» Exercise requirements: From the entries that follow, report every line in which "constraint" occurs.

Stored items
_ _ _ _

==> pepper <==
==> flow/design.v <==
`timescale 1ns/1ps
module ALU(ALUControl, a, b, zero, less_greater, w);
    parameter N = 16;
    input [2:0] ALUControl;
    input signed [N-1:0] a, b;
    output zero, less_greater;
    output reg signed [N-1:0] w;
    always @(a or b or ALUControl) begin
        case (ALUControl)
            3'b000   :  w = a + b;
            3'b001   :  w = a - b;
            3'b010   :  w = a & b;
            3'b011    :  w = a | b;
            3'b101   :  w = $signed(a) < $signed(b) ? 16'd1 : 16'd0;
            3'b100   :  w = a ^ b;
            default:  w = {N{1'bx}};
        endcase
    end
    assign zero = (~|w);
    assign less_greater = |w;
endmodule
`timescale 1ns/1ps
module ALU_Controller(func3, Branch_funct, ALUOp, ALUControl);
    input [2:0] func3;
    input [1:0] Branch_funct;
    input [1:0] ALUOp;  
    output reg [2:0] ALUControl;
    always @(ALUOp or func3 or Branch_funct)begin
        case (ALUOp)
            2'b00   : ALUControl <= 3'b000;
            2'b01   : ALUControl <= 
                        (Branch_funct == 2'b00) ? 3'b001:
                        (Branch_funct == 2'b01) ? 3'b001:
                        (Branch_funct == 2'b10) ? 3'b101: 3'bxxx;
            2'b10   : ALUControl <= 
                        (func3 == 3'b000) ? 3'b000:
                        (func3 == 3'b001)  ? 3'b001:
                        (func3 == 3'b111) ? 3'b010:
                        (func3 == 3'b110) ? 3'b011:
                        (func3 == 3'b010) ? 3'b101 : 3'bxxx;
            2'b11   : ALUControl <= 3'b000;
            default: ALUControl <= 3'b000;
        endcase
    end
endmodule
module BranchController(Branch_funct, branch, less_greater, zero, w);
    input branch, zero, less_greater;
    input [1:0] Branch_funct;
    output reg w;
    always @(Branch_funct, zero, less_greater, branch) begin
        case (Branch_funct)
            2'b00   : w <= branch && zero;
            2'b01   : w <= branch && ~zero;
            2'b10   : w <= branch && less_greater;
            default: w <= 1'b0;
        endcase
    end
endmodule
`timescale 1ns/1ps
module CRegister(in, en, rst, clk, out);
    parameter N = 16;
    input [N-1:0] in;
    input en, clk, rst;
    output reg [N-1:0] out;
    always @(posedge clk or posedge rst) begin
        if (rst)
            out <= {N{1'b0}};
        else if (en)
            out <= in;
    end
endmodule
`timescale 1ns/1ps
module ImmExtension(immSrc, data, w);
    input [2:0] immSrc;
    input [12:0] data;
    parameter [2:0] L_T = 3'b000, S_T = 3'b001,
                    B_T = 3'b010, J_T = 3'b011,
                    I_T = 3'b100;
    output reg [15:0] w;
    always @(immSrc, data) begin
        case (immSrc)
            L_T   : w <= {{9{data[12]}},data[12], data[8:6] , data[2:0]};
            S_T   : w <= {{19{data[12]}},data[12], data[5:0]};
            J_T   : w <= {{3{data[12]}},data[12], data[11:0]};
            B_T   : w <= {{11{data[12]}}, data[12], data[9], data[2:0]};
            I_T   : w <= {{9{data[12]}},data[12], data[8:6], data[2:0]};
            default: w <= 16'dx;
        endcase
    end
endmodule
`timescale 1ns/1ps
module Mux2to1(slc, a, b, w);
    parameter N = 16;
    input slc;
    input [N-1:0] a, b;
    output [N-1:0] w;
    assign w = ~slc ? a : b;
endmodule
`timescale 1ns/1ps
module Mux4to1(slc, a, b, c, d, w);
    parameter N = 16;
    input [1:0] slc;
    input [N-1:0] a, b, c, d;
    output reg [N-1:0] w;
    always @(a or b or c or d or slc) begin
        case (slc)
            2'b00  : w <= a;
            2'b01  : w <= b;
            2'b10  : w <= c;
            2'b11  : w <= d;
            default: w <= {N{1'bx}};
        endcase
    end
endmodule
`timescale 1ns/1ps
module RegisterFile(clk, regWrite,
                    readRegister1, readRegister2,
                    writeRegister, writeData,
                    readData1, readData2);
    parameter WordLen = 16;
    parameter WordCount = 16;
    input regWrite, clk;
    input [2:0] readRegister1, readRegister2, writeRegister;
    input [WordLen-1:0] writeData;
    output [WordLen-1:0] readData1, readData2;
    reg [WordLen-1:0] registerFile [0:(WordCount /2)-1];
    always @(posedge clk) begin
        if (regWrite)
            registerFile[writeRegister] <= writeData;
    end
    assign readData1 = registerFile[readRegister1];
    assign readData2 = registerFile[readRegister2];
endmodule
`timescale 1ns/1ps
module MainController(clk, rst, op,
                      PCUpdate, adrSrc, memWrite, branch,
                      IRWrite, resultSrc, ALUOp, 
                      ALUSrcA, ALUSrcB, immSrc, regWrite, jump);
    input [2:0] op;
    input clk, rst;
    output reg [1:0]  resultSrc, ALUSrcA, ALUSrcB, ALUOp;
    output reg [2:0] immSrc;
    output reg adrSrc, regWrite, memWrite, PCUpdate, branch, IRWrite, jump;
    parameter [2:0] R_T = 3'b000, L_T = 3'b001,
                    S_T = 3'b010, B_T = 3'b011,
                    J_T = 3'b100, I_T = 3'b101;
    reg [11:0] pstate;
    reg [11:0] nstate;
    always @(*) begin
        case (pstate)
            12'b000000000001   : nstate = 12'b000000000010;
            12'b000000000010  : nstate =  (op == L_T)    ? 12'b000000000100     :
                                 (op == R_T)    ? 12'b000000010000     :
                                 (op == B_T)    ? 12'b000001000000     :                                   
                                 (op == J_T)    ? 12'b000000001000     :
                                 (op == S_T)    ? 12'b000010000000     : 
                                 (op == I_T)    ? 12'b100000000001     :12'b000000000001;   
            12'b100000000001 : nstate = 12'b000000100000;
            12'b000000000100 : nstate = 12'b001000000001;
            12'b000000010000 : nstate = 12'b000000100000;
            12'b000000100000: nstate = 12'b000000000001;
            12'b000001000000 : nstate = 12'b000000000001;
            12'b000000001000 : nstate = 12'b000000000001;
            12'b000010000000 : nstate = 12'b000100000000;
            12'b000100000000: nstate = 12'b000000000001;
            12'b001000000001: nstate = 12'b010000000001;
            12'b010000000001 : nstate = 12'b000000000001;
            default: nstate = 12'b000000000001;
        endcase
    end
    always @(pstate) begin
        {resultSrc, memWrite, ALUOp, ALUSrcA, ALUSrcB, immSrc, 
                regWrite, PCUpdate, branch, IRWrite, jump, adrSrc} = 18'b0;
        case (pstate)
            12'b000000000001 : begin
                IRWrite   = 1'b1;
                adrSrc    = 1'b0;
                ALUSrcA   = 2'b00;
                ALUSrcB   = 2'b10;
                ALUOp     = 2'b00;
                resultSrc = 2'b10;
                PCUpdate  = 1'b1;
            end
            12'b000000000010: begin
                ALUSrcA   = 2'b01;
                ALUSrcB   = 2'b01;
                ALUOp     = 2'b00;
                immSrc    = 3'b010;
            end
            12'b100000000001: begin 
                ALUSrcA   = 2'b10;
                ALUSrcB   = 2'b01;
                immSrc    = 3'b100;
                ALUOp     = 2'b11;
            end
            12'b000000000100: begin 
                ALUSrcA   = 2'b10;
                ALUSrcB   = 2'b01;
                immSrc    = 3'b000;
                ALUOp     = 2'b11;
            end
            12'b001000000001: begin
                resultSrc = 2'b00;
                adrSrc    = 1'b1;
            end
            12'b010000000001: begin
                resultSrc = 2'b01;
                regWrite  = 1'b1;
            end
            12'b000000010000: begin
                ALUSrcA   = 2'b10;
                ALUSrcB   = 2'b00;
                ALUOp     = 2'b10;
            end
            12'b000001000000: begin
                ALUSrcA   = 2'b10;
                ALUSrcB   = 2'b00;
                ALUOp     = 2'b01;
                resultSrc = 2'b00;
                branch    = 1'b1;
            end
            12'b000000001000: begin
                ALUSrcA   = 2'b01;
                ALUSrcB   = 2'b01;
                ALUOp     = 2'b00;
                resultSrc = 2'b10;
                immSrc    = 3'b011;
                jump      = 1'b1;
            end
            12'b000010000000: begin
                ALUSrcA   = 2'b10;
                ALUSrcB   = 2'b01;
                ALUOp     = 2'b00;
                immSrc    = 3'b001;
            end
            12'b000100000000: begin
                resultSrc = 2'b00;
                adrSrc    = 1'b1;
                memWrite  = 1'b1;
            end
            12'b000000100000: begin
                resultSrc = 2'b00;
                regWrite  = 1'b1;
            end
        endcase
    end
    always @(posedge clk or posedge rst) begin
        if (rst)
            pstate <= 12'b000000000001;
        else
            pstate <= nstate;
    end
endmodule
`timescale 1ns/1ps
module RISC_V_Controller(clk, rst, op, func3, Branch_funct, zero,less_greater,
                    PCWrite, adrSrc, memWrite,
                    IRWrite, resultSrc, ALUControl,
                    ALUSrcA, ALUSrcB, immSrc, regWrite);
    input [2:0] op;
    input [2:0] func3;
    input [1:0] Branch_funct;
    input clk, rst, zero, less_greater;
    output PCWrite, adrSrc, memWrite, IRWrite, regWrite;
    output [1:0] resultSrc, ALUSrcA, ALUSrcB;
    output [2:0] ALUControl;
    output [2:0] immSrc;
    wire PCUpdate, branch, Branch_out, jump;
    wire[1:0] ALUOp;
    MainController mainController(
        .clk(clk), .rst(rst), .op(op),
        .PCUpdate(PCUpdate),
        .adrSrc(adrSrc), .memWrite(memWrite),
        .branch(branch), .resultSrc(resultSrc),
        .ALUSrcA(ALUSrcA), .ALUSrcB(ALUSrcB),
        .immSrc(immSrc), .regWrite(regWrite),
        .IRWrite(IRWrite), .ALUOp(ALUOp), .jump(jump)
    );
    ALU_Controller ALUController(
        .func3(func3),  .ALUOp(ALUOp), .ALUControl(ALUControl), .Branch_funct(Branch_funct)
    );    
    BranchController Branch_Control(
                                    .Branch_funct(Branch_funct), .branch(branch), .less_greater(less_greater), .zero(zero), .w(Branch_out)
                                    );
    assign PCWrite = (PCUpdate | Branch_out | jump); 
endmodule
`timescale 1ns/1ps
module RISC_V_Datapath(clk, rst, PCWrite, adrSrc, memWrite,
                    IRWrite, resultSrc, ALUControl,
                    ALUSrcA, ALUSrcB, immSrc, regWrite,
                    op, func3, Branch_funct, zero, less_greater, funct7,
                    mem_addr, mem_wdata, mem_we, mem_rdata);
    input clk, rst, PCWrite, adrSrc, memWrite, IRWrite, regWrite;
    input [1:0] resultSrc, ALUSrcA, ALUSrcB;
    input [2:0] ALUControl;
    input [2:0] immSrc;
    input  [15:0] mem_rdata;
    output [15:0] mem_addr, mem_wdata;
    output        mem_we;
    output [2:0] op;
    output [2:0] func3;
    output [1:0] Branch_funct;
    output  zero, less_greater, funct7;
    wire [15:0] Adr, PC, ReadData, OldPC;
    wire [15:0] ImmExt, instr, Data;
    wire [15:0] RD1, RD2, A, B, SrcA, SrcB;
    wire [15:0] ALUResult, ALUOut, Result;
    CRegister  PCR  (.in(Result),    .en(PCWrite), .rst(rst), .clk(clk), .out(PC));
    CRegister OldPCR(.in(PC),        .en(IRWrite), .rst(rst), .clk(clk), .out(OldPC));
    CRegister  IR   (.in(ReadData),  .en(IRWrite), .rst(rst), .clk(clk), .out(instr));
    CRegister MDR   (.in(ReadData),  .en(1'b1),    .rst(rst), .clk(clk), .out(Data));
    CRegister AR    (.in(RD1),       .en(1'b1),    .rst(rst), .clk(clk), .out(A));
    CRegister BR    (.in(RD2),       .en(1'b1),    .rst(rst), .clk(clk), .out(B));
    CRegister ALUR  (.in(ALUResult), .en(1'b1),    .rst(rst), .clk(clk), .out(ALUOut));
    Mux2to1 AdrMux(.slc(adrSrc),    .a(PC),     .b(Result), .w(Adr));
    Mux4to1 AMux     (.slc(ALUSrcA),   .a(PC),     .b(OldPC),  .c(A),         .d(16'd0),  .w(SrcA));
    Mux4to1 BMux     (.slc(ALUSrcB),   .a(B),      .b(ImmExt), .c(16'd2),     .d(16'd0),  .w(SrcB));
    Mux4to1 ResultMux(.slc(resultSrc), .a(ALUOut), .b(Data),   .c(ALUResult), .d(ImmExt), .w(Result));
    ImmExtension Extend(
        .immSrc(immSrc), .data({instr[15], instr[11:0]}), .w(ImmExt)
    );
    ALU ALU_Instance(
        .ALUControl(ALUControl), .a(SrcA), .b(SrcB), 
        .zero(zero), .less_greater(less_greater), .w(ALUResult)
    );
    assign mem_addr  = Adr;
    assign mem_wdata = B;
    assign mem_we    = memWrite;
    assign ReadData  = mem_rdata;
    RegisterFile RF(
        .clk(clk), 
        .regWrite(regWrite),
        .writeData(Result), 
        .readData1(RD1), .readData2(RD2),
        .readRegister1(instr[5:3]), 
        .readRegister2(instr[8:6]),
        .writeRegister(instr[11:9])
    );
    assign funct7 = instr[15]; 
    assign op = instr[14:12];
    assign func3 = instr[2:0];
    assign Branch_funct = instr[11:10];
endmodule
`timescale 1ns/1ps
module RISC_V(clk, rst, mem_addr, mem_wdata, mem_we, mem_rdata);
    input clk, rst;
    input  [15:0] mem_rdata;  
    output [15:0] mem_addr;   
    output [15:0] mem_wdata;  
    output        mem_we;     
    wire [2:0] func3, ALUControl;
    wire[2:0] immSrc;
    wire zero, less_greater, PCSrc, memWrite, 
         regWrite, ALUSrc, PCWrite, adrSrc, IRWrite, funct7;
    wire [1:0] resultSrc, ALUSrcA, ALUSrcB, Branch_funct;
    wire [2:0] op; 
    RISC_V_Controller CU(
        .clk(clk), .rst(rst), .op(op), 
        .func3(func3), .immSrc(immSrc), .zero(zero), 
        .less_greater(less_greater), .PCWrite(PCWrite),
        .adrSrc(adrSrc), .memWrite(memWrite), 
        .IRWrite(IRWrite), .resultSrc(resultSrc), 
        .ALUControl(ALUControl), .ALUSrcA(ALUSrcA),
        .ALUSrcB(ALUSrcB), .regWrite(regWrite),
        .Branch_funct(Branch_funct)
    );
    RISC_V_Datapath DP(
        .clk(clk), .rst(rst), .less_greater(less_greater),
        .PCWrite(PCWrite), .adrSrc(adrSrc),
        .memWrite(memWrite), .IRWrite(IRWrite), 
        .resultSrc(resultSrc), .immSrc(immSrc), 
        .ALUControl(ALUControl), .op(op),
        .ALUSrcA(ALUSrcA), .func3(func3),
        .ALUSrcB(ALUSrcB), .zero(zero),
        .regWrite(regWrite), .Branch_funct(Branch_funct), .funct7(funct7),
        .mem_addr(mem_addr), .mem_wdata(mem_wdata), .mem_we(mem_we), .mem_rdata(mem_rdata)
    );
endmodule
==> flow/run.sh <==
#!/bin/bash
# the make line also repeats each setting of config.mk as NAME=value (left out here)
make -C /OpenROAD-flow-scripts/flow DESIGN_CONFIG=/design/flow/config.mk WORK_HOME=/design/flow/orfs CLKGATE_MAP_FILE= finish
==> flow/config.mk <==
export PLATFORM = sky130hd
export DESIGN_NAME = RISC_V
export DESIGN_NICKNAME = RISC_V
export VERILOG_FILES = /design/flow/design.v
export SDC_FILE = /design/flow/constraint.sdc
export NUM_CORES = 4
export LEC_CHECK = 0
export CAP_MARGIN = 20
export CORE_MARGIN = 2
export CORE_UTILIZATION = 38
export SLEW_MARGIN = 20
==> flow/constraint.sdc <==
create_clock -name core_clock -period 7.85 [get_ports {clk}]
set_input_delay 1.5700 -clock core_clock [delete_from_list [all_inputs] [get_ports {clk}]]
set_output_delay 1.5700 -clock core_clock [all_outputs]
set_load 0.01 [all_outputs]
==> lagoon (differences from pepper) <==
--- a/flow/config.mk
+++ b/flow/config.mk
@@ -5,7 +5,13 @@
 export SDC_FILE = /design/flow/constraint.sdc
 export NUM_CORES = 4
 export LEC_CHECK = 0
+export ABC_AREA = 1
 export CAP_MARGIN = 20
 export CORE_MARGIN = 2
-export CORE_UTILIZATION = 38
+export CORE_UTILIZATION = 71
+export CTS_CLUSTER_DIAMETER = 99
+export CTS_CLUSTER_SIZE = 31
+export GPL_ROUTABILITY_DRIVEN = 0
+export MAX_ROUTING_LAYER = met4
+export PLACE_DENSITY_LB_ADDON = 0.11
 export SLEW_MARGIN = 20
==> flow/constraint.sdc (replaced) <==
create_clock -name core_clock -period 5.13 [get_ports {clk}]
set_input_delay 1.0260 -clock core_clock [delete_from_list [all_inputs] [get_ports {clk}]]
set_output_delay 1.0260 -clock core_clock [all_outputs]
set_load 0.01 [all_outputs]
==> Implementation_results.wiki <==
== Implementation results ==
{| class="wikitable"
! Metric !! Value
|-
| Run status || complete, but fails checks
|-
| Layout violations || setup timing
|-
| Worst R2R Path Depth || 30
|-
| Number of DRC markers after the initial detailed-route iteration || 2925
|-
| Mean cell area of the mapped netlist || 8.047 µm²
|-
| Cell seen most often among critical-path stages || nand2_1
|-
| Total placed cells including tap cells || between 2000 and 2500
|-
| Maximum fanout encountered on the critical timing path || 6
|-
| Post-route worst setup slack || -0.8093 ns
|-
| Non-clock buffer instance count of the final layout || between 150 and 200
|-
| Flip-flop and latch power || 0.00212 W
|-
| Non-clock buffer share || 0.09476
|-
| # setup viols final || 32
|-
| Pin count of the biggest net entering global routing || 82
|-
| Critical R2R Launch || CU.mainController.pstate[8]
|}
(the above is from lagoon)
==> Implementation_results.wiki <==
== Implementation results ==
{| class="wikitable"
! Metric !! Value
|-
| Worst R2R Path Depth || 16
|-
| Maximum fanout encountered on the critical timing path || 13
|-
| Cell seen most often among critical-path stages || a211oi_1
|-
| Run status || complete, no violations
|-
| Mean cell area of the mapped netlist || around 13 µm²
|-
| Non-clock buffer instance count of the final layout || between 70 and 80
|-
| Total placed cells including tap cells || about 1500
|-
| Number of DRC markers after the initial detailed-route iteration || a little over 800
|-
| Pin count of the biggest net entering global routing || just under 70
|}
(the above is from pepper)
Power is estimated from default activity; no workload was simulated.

_ _ _ _

» Response area:
export SDC_FILE = /design/flow/constraint.sdc
==> flow/constraint.sdc <==
 export SDC_FILE = /design/flow/constraint.sdc
==> flow/constraint.sdc (replaced) <==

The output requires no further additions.